Wednesday, August 25, 2004

Harana

I've been playing the guitar again. An ex-girlfriend taught me a few notes and a couple of songs on a red guitar that she bought for me on my 22nd birthday. Two years later, I buy a second guitar for my 24th birthday. Its sort of an ode to my lost love. Everytime I touch the strings I think of the woman who so patiently introduced and instructed me to the beautiful world of music. I can close my eyes and see her watching me ever so tenderly like a mother watching her child take his first steps. She would encourage me, and nurture me no matter how slow I would pick skills up. Painstakingly she would lift every finger and place them on the fret board until I could do it on my own. Secretly I hated it. I normally pick things up rather quickly and to be schooled like a retard was a bit of a blow to my pride. Having her take so much time and put so much effort and give so much praise turned me off to playing. Whenever I could I would stash the guitar in a closet and happily let it gather dust.
Two years later for reasons unknown I retraced my steps and picked up the guitar anew. Without anyone poking and prodding me to practice I've been learning chords, songs, and to some extent creating my own music. I find myself looking out into the distance as I pluck away at the strings knowing deep down inside that I need not look at my hand for my fingers will find their place on my guitar's neck. I can close my eyes and play and hear the love in each note. I can hear the frustration too. I can hear two years passed and an infinity in front of me. How beautiful is it to strike that chord?
Lately, since I'm trying to sleep when the rest of the world does; I've been sitting out on my stoop in downtown Jersey City at around 2am or later just strumming my guitar. I look up at the night and listen as the sound of Isabel (That's what I've christened my guitar) floods the silence much like stars drown out the darkness. The sound of her voice brings me peace. The sound of Isabel puts me to sleep.
But in all honesty, as much as I play for myself I want to play for someone. I have a chest full of emotions and guitar that can sing of my wanting. Often I look across the street at the brownstone fronting mine. Up on the third floor is a light that stays on when all have turned out.

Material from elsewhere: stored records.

$ cat src/linebuffer.sv
// double-banked linebuffer
// fills one row bank while the other is read out with pixel repeat
`include "fbgfx_defs.svh"

module linebuffer import disp_pkg::*; (
    input  logic  clk_sys,
    input  logic  rst_sys,
    input  logic  lb_line,
    input  logic  wr_en,
    input  logic  rd_en,
    input  cidx_t wdata,
    output cidx_t rdata
);

    cidx_t bank [2][`FB_WIDTH];
    logic wr_sel;                        // bank being filled
    logic wr_en_d;                       // matches fb_ram read latency
    logic [$clog2(`FB_WIDTH)-1:0] widx;
    logic [$clog2(`FB_WIDTH)-1:0] ridx;
    logic [$clog2(`FB_SCALE):0] rep;     // horizontal repeat count

    always_ff @(posedge clk_sys) begin
        if (rst_sys) begin
            wr_sel  <= 1'b0;
            wr_en_d <= 1'b0;
            widx    <= '0;
            ridx    <= '0;
            rep     <= '0;
        end else begin
            wr_en_d <= wr_en;
            if (lb_line) wr_sel <= !wr_sel;
            widx <= wr_en_d ? widx + 1'b1 : '0;  // rewinds between fills
            if (lb_line || !rd_en) begin
                ridx <= '0;
                rep  <= '0;
            end else if (rep == `FB_SCALE - 1) begin
                rep  <= '0;
                ridx <= ridx + 1'b1;
            end else begin
                rep <= rep + 1'b1;
            end
        end
    end

    always_ff @(posedge clk_sys) begin
        if (wr_en_d) bank[wr_sel][widx] <= wdata;
        if (rd_en) rdata <= bank[!wr_sel][ridx];  // holds outside window
    end

endmodule
### config.mk
export PLATFORM = sky130hd
export DESIGN_NAME = io_subsystem_top
export DESIGN_NICKNAME = d
export VERILOG_FILES = /design/src/verilog/soc_io_pkg.sv /design/src/verilog/io_decoder.sv /design/src/verilog/system_control.sv /design/src/verilog/interval_timer.sv /design/src/verilog/irq_controller.sv /design/src/verilog/io_subsystem_top.sv
export SDC_FILE = /design/constraint.sdc
export NUM_CORES = 1
export LEC_CHECK = 0
export BUFFER_PORTS_ARGS = -buffer_cell sky130_fd_sc_hd__clkbuf_2
export CAP_MARGIN = 0
export CORE_MARGIN = 3
export CORE_UTILIZATION = 44
export DETAILED_ROUTE_END_ITERATION = 10
export PLACE_DENSITY = 0.67
export SLEW_MARGIN = 0
export SYNTH_ARGS = -nofsm -noshare
export SYNTH_HDL_FRONTEND = slang
export SYNTH_SLANG_ARGS = --single-unit
### constraint.sdc
create_clock -name sys_clk -period 3.1 [get_ports sys_clk]
set_input_delay 0.31 -clock sys_clk [delete_from_list [all_inputs] [get_ports sys_clk]]
set_output_delay 0.31 -clock sys_clk [all_outputs]
set_load 0.05 [all_outputs]
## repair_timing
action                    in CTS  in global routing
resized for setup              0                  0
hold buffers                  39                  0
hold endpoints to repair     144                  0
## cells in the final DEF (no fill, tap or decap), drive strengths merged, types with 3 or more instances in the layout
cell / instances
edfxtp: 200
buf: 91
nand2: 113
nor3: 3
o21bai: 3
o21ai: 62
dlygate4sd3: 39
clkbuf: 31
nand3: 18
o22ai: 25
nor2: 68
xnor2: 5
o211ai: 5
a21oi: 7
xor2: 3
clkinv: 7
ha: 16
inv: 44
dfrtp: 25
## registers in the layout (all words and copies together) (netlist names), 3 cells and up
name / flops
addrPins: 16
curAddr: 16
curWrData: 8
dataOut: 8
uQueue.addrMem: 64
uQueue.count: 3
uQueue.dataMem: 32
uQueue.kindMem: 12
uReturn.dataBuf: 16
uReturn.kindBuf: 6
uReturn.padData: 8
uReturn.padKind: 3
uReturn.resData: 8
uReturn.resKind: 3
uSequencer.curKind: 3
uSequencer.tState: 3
===== config.mk =====
export PLATFORM = sky130hd
export DESIGN_NAME = BundleParser
export DESIGN_NICKNAME = d
export VERILOG_FILES = /design/src/design/pa_pkg.sv /design/src/design/BundleParser.sv
export SDC_FILE = /design/constraint.sdc
export NUM_CORES = 1
export LEC_CHECK = 0
export BUFFER_PORTS_ARGS = -buffer_cell sky130_fd_sc_hd__buf_4
export CAP_MARGIN = 20
export CORE_ASPECT_RATIO = 0.6
export CORE_MARGIN = 10
export CORE_UTILIZATION = 36
export DETAILED_ROUTE_END_ITERATION = 6
export PLACE_DENSITY = 0.81
export SKIP_CTS_REPAIR_TIMING = 1
export SYNTH_ARGS = -nofsm -noshare
export SYNTH_HDL_FRONTEND = slang
export SYNTH_SLANG_ARGS = --single-unit

===== constraint.sdc =====
create_clock -name clock_i -period 0.8 [get_ports clock_i]
set_input_delay 0.04 -clock clock_i [delete_from_list [all_inputs] [get_ports clock_i]]
set_output_delay 0.04 -clock clock_i [all_outputs]
set_load 0.005 [all_outputs]
## config.mk

```make
export PLATFORM = sky130hd
export DESIGN_NAME = ArithUnit
export DESIGN_NICKNAME = d
export VERILOG_FILES = /design/src/design/pa_pkg.sv /design/src/design/ArithUnit.sv
export SDC_FILE = /design/constraint.sdc
export NUM_CORES = 1
export LEC_CHECK = 0
export BUFFER_PORTS_ARGS = -buffer_cell sky130_fd_sc_hd__buf_2
export CORE_MARGIN = 1
export CORE_UTILIZATION = 27
export CTS_CLUSTER_DIAMETER = 60
export CTS_CLUSTER_SIZE = 25
export DETAILED_ROUTE_END_ITERATION = 16
export MAX_ROUTING_LAYER = met4
export SLEW_MARGIN = 0
export SYNTH_ARGS = -nofsm -noshare
export SYNTH_HDL_FRONTEND = slang
export SYNTH_SLANG_ARGS = --single-unit
```

## constraint.sdc

```tcl
create_clock -name clock_i -period 2.6 [get_ports clock_i]
set_clock_uncertainty 0.15 [all_clocks]
set_input_delay 0.13 -clock clock_i [delete_from_list [all_inputs] [get_ports clock_i]]
set_output_delay 0.13 -clock clock_i [all_outputs]
set_load 0.01 [all_outputs]
```

## src/design/pa_pkg.sv

```systemverilog
package pa_pkg;

	////////////////////////////////////////
	// widths and depths
	////////////////////////////////////////

	// register and operand width
	localparam int DataWidth = 16;
	localparam int RegCount = 32;
	localparam int RegAddrWidth = $clog2(RegCount);
	localparam int OpcodeWidth = 7;
	// one slot and one full bundle of two slots
	localparam int SlotWidth = 30;
	localparam int BundleWidth = 2 * SlotWidth;
	// cache holds one bundle per entry
	localparam int ICacheDepth = 256;
	localparam int ICacheAddrWidth = $clog2(ICacheDepth);
	localparam int PcWidth = 16;

	////////////////////////////////////////
	// opcodes
	////////////////////////////////////////

	localparam logic [OpcodeWidth-1:0] OpNop = 7'd0;
	localparam logic [OpcodeWidth-1:0] OpAdd = 7'd1;
	localparam logic [OpcodeWidth-1:0] OpSub = 7'd2;
	localparam logic [OpcodeWidth-1:0] OpAnd = 7'd3;
	localparam logic [OpcodeWidth-1:0] OpOr = 7'd4;
	localparam logic [OpcodeWidth-1:0] OpXor = 7'd5;
	localparam logic [OpcodeWidth-1:0] OpShl = 7'd6;
	// logical shift, zero fill from the top
	localparam logic [OpcodeWidth-1:0] OpShr = 7'd7;
	localparam logic [OpcodeWidth-1:0] OpMov = 7'd8;

	////////////////////////////////////////
	// stage records
	////////////////////////////////////////

	typedef logic [DataWidth-1:0] data_t;
	typedef logic [RegAddrWidth-1:0] regAddr_t;
	typedef logic [PcWidth-1:0] pc_t;

	// immFormat set means register-immediate
	typedef struct packed {
		logic valid;
		logic immFormat;
		logic [OpcodeWidth-1:0] opcode;
		regAddr_t primReg;
		data_t operand;
	} slot_t;

	// slot A occupies the upper half
	typedef struct packed {
		slot_t slotA;
		slot_t slotB;
	} bundle_t;

	typedef struct packed {
		logic enable;
		pc_t address;
		bundle_t bundle;
	} icacheWrite_t;

	typedef struct packed {
		logic valid;
		logic [OpcodeWidth-1:0] opcode;
		regAddr_t destReg;
		regAddr_t srcReg;
		data_t immediate;
		logic useImm;
		logic readsDest;
	} decoded_t;

	typedef struct packed {
		logic valid;
		logic [OpcodeWidth-1:0] opcode;
		regAddr_t destReg;
		data_t primary;
		data_t secondary;
	} operands_t;

	typedef struct packed {
		logic valid;
		regAddr_t addr;
		data_t data;
		logic overflow;
	} writeback_t;

endpackage

```

## src/design/ArithUnit.sv

```systemverilog
`timescale 1ns/10ps

module ArithUnit (
	input logic clock_i,
	input logic reset_i,
	input pa_pkg::operands_t operands_i,
	output pa_pkg::writeback_t writeback_o
);

	pa_pkg::data_t result;
	logic overflow;
	pa_pkg::data_t sum;
	pa_pkg::data_t diff;
	// shift amount only needs four bits for a 16-bit word
	logic [3:0] shiftAmt;

	assign sum = operands_i.primary + operands_i.secondary;
	assign diff = operands_i.primary - operands_i.secondary;
	assign shiftAmt = operands_i.secondary[3:0];

	////////////////////////////////////////
	// alu
	////////////////////////////////////////

	always_comb
	begin
		result = '0;
		overflow = 1'b0;
		case (operands_i.opcode)
			pa_pkg::OpAdd:
			begin
				result = sum;
				// same-sign inputs giving a sign flip
				overflow = (operands_i.primary[15] == operands_i.secondary[15]) &&
					(sum[15] != operands_i.primary[15]);
			end
			pa_pkg::OpSub:
			begin
				result = diff;
				// opposite-sign inputs where the result leaves the primary sign
				overflow = (operands_i.primary[15] != operands_i.secondary[15]) &&
					(diff[15] != operands_i.primary[15]);
			end
			pa_pkg::OpAnd: result = operands_i.primary & operands_i.secondary;
			pa_pkg::OpOr: result = operands_i.primary | operands_i.secondary;
			pa_pkg::OpXor: result = operands_i.primary ^ operands_i.secondary;
			pa_pkg::OpShl: result = operands_i.primary << shiftAmt;
			pa_pkg::OpShr: result = operands_i.primary >> shiftAmt;
			pa_pkg::OpMov: result = operands_i.secondary;
			default: result = '0;
		endcase
	end

	// result register doubles as the writeback port
	always_ff @(posedge clock_i)
	begin
		writeback_o.addr <= operands_i.destReg;
		writeback_o.data <= result;
		writeback_o.overflow <= overflow;
		if (reset_i)
			writeback_o.valid <= 1'b0;
		else
			writeback_o.valid <= operands_i.valid;
	end

	// a result on the port came from a known opcode the cycle before
	assert property (@(posedge clock_i) disable iff (reset_i)
		writeback_o.valid |-> ($past(operands_i.opcode) inside {[pa_pkg::OpAdd:pa_pkg::OpMov]}));

endmodule

```

# After elaboration in Yosys (flattened, before gate mapping)
# Index checks and enable logic that the tools add are counted.
[totals] regBits=23 input_bits=47 elab_cells=27
[classes] muxes=2 eq_ne=12 shift=2 n_reduce_logical=2 addsub=2 bitwise=3
[op_table] cell="$pmux 16 s8" count=1
[op_table] cell="$eq 7x3->1 const B" count=4
[op_table] cell="$add 16x16->16" count=1
[op_table] cell="$and 16x16->16" count=1
[op_table] cell="$or 16x16->16" count=1
[op_table] cell="$shl 16x4->16" count=1
[op_table] cell="$shr 16x4->16" count=1
[op_table] cell="$sub 16x16->16" count=1
[op_table] cell="$xor 16x16->16" count=1
[op_table] cell="$eq 7x2->1 const B" count=2
[op_table] cell="$eq 7x1->1 const B" count=1
[op_table] cell="$eq 7x4->1 const B" count=1
[op_table] cell="$ne 1x1->1" count=3
[op_table] cell="$logic_and 1x1->1" count=2
[op_table] cell="$pmux 1 s2" count=1
[op_table] cell="$eq 1x1->1" count=1

# Depth between registers and ports, before layout
[logic_depth] ltp_word=4 ltp_mapped=12 ltp_nobuf=11

# Worst setup path after synthesis
# No wires, ideal clock.
[synth_path] path_type="in2reg" from="input operands_i[2] in the netlist's numbering" to="register writeback_o[16] in the netlist's numbering" n_path_buf=3 path_slack_ns=-0.146 cell_stages=12 t_arrival_ns=2.467 path_cell_list="clkbuf_1 -> inv_1 -> clkbuf_1 -> ha_1 -> clkbuf_1 -> nor2_1 -> o31ai_1 -> a41oi_1 -> o31ai_1 -> o21ai_0 -> mux2_2 -> nand3_1"
[synth_via] elab_chain_len=2
[synth_lines] element="start: declaration" line="ArithUnit.sv:6" source="input pa_pkg::operands_t operands_i,"
[synth_lines] element="$sub 16x16->16, or another cell as far along" line="ArithUnit.sv:18" source="assign diff = operands_i.primary - operands_i.secondary;"
[synth_lines] element="$pmux 16 s8 (*)" line="ArithUnit.sv:29" source="case (operands_i.opcode)"
[synth_lines] element="net result[15]" line="ArithUnit.sv:10" source="pa_pkg::data_t result;"
[synth_lines] element="end: declaration" line="ArithUnit.sv:7" source="output pa_pkg::writeback_t writeback_o"
# The timed path passes the listed nets; every way through them passes the cells marked *.
# A chain may end at the register's enable or synchronous reset.

# Worst setup path in the final report
[layout_path] from="input operands_i[16] in the netlist's numbering" to="register writeback_o[11] in the netlist's numbering"
# Same word-level chain as after synthesis.

==> metrics <==
post-route DRC violation count=0; Worst EP required=between 2 and 3 ns; Gate power share=0.549; Reg power frac=0.227; vias in the first global route=4767; synthesized area=4290 sq um; I/O Buffers=just under 70; status=finished clean; Hold Path End=writeback_o[0]; Final GP Congestion=about 0.97; Setup violations, final=0; vias per inst=5.52; met1 Usage GRT=0.305; ys async rst share=0; GRT Total Usage=0.220; Unique masters post-synth=65; Slew HR=0.624; H-tree depth reported by CTS=1; Initial Utilization=0.279; largest area contributor in the netlist=ha_1; GRT busiest layer=met2; max reg flops=23; WP data arrival=2.50 ns; CTS tree=done; Regs by FF count=writeback_o x23; Inserted Clock Buffers=3; WL per Instance=roughly 19 microns; RSZ-0062 raised after global routing=false; number of synthesized flops with an enable pin=0; sequential cell area=approximately 460 sq um; critical path startpoint category=primary input; ys flop type=dfxtp_1; critical path peak fanout=4; Final Total Pwr=about 0.0017 W; Biggest register=writeback_o; Final #Nets=about 800; dpl hpwl=14100 microns; Net Sw Frac=0.419; final worst path period share=0.946; most frequent cells after synthesis=77 x nor2_1, 54 x a21oi_1, 50 x ha_1; Die H=between 100 and 150 microns; first-pass GRT wire length=between 20000 and 30000 microns; worst min path class=in -> reg; area grow syn2layout=26.7%; die area=16400 sq um; sequential-to-total area share from yosys stat=0.107; Vias=between 5000 and 6000; WHS Path Cells=3; Pint=between 0.0009 and 0.001 W; Power Density=a little over 300 nW/um^2; clock-pin slew on the worst setup and hold paths=0.07 ns; Total Wirelength=17500 microns; Critical Setup Path Class=in -> reg; hold path startpoint=operands_i[31]; Synth Register Bits=23; initial DRC count=approximately 590; synthesized instance count=roughly 600; share of cells above drive strength 1=0.242; CP endpoint kind=flop; Clock power frac=0.224; largest net degree at the start of global routing=44; initial antenna violation count=0; hold_ws=about 0.14 ns; root buffer selected by CTS=clkbuf_16; DIE WIDTH=around 130 microns; Slew Limit Fails=0; row count=45; Num Clock Sinks=23; top cells by area, synth=ha_1 15%, dfxtp_1 11%, nor2_1 6.7%; final hold vios=0; Max IR drop VDD=approximately 230 uV; area of the core=15400 sq um; Top-Level Pins=70; Slew @ Worst Pin=between 0.5 and 0.6 ns; static leakage=between 2 and 2.5 nW; Yosys warnings=0; grt total ovfl=0; footprint of the multi-input gates=3520 sq um; setup bufs post-CTS=0; clk buf depth=2; met3 global-route usage=0.0367; P_sw=~0.00070 W; Ant. Diodes=0; share of the synthesized area in the top cell type=0.146; synthesized area per cell=7.18 sq um; post-synth net total=between 600 and 700; met2 usage=0.313; max-cap violation count=0; Final min period=roughly 2.5 ns; most numerous cell in the Yosys netlist=nor2_1; # fillers=between 1500 and 2000; drt pass-1 iters=5; antenna-violating nets left=0; Highest Clock Rate=a little over 400 MHz
-- worst max path at each step --
| stage | cells after the start | to | from |
|---|---|---|---|
| 2_1_floorplan | 12 | writeback_o[15] | operands_i[2] |
| 3_3_place_gp | 12 | writeback_o[15] | operands_i[16] |
| 3_5_place_dp | 12 | writeback_o[15] | operands_i[16] |
| 4_1_cts | 12 | writeback_o[15] | operands_i[16] |
| 5_1_grt | 12 | writeback_o[11] | operands_i[16] |
| 6_report | 12 | writeback_o[11] | operands_i[16] |
-- power by group through the flow --
stage | registers, W | logic [W] | clock network, W
floorplan | 0.000396 | 0.000515 | 0
finish | 0.000377 | 0.000912 | 0.000371
detailed placement | 0.000386 | 0.000877 | 0
CTS | 0.000377 | 0.000890 | 0.000389
global route | 0.000379 | 0.000991 | 0.000407
global placement | 0.000386 | 0.000875 | 0
-- worst max-delay path, stage by stage --
cell	delay (ns)
buf_2	0.11
inv_1	0.06
ha_1	0.20
inv_1	0.08
fa_1	0.19
nor2b_1	0.21
o221ai_1	0.19
a31oi_1	0.46
a21oi_1	0.17
o21ai_0	0.19
mux2_2	0.35
o221ai_1	0.16
-- cells by family after synthesis --
| family | synth area share |
|---|---|
| simple gates | 0.192 |
| mux | 0.126 |
| buf+inv | 0.0736 |
| compound gates | 0.317 |
| xor+xnor | 0.0286 |
| flops | 0.107 |
| fa+ha+maj | 0.155 |
-- cells in the final DEF (no fill, tap or decap), types with 7 or more instances in the layout --
cell type	count
a211oi_1	15
o221ai_1	7
nor3_1	9
o21ai_0	48
ha_1	50
o211ai_1	10
mux2i_1	27
a221oi_1	9
dlygate4sd3_1	7
xnor2_1	12
nand2_1	46
a21oi_1	54
dfxtp_1	23
mux2_2	10
buf_4	67
nor2_1	77
mux4_2	7
inv_1	45
or2_2	7
nor2b_1	8
buf_2	69
-- per-layer routing --
metal / vias up / share of wire / routed length (microns)
met1: 2337 / 0.46 / 7960
met3: 43 / 0.088 / 1540
li1: 2408 / - / -
met2: 306 / 0.41 / 7230
met5: - / 0 / 0
met4: 0 / 0.043 / 758
-- timing repair --
item / 4_1_cts / 5_1_grt
endpoints found under the hold margin: 6 / 0
endpoints found under the setup margin: 0 / 1
gates resized for setup: 0 / 1
hold buffers: 7 / 0
-- per-stage QoR --
stage | instance area (sq um) | instances | utilization | TNS, ns | setup WS, ns
5_1_grt | 5430 | 922 | 0.353 | 0 | 0.0558
4_1_cts | 5430 | 922 | 0.353 | 0 | 0.163
2_1_floorplan | 4290 | 597 | - | 0 | 0.103
3_5_place_dp | 5280 | 911 | 0.343 | -0.230 | -0.125
3_3_place_gp | 5280 | 911 | 0.343 | -0.0689 | -0.0476
6_report | 5430 | 922 | 0.353 | 0 | 0.141
-- area by class of cell --
class                           count  share of cell area
Tap cell                          211              0.0486
Clock buffer                        3              0.0138
Multi-Input combinational cell    494               0.647
Timing Repair Buffer              144               0.173
Sequential cell                    23              0.0848
Clock inverter                      1            0.000921
Inverter                           46              0.0318
(Power assumes the default switching activity.)
==> config.mk <==
export PLATFORM = sky130hd
export DESIGN_NAME = SlotDecoder
export DESIGN_NICKNAME = d
export VERILOG_FILES = /design/src/design/pa_pkg.sv /design/src/design/SlotDecoder.sv
export SDC_FILE = /design/constraint.sdc
export NUM_CORES = 1
export LEC_CHECK = 0
export BUFFER_PORTS_ARGS = -buffer_cell sky130_fd_sc_hd__buf_2
export CORE_MARGIN = 3
export CORE_UTILIZATION = 30
export CTS_CLUSTER_SIZE = 40
export DETAILED_ROUTE_END_ITERATION = 10
export GPL_TIMING_DRIVEN = 1
export PLACE_DENSITY = 0.71
export SKIP_CTS_REPAIR_TIMING = 1
export SLEW_MARGIN = 25
export SYNTH_ARGS = -nofsm -noshare
export SYNTH_HDL_FRONTEND = slang
export SYNTH_SLANG_ARGS = --single-unit
==> constraint.sdc <==
create_clock -name clock_i -period 0.8 [get_ports clock_i]
set_input_delay 0.04 -clock clock_i [delete_from_list [all_inputs] [get_ports clock_i]]
set_output_delay 0.04 -clock clock_i [all_outputs]
set_load 0.05 [all_outputs]
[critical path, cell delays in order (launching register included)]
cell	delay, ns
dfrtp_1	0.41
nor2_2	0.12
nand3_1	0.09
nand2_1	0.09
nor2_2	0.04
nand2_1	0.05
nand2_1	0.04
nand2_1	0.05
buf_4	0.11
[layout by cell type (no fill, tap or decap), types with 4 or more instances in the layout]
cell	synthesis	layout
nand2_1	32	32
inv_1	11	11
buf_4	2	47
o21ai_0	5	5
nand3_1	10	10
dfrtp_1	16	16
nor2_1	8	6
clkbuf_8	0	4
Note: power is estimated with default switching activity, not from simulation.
File: config.mk
export PLATFORM = sky130hd
export DESIGN_NAME = decode_stage
export DESIGN_NICKNAME = d
export VERILOG_FILES = /design/src/hw/rv_isa_pkg.sv /design/src/hw/decode_pkg.sv /design/src/hw/decode_opcode.sv /design/src/hw/decode_fields.sv /design/src/hw/decode_credit_counter.sv /design/src/hw/decode_stage.sv
export VERILOG_INCLUDE_DIRS = /design/src /design/src/hw
export SDC_FILE = /design/constraint.sdc
export NUM_CORES = 1
export LEC_CHECK = 0
export BUFFER_PORTS_ARGS = -buffer_cell sky130_fd_sc_hd__buf_2
export CORE_AREA = 2 2 158 160
export CTS_BUF_LIST = sky130_fd_sc_hd__clkbuf_4
export DETAILED_ROUTE_END_ITERATION = 8
export DIE_AREA = 0 0 160 162
export SYNTH_ARGS = -nofsm -noshare
export SYNTH_HDL_FRONTEND = slang
export SYNTH_SLANG_ARGS = --single-unit
File: constraint.sdc
create_clock -name clk_i -period 7.6 [get_ports clk_i]
set_input_delay 1.14 -clock clk_i [delete_from_list [all_inputs] [get_ports clk_i]]
set_output_delay 1.14 -clock clk_i [all_outputs]
set_load 0.05 [all_outputs]
--- src/logic/ac97_slot_capture.sv ---
module ac97_slot_capture (
  input  logic                      clock,
  input  logic                      reset,
  input  ac97_frame_pkg::bit_pos_t  bit_pos,
  input  logic                      ac97_sdata_in,
  output ac97_frame_pkg::pcm_byte_t pcm_in
);

  // slot 3 word as it arrives
  ac97_frame_pkg::sample_t shift_reg;
  logic in_slot3;

  assign in_slot3 = (bit_pos >= ac97_frame_pkg::slot3_first_pos) &&
    (bit_pos < ac97_frame_pkg::slot3_first_pos + ac97_frame_pkg::slot_width);

  // msb arrives first
  always_ff @(posedge clock) begin
    if (in_slot3) begin
      shift_reg <= {shift_reg[ac97_frame_pkg::slot_width-2:0], ac97_sdata_in};
    end
  end

  ////////////////////////////////////////////////////////////
  // hold the top byte until the next frame
  ////////////////////////////////////////////////////////////

  always_ff @(posedge clock) begin
    if (reset) begin
      pcm_in <= '0;
    end else if (bit_pos == ac97_frame_pkg::capture_done_pos) begin
      // settled well before the strobe
      pcm_in <= shift_reg[ac97_frame_pkg::slot_width-1 -: $bits(ac97_frame_pkg::pcm_byte_t)];
    end
  end

endmodule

I imagine my Rapunzel is there and the sound of my strumming is the call to her freedom. I play for that light, for the idea of a woman, that can hear my heartbeat in the chords that I strum. I imagine that she can hear each note, loud but hollow, needing just a little more warmth. I seek a woman that can inspire me to make music and not just play a series of chords in longing.

Can she hear it? Whoever she is, can she hear me? One day that light will go out, but the door will open and I'll find out that she's been listening to the sound of my loneliness all along. And when that happens my calloused fingertips will reach out and know the softness of her flesh from the cold cutting strings of my Isabel.

Monday, August 23, 2004

Red's day off

Even I need a day off. How convenient that my first day off in a loooooooong time be spent watching the Yankees play the Angels in Yankee Stadium. The sky was dark with looming rainclouds just beyond the horizon, but it seemed like the brightest day I've had in weeks seeing the people gather towards the entrance with such anticipation. I've never gone to a baseball game so the entire vibe was new to me. I'm glad that Alison was there to introduce me to the experience. Alison is a die hard Yankees fan and all of her rah-rahness started to rub off on me. I heard that Yankees fans are something else, now I know for sure. Stepping out into the box seats overlooking home plate and first base, I took my first look at the plush green field marred only by the baseball diamond and entrenched by a sea of people. It was beautiful. If I were a lesser man I might have shed a tear. (Thanks mom.)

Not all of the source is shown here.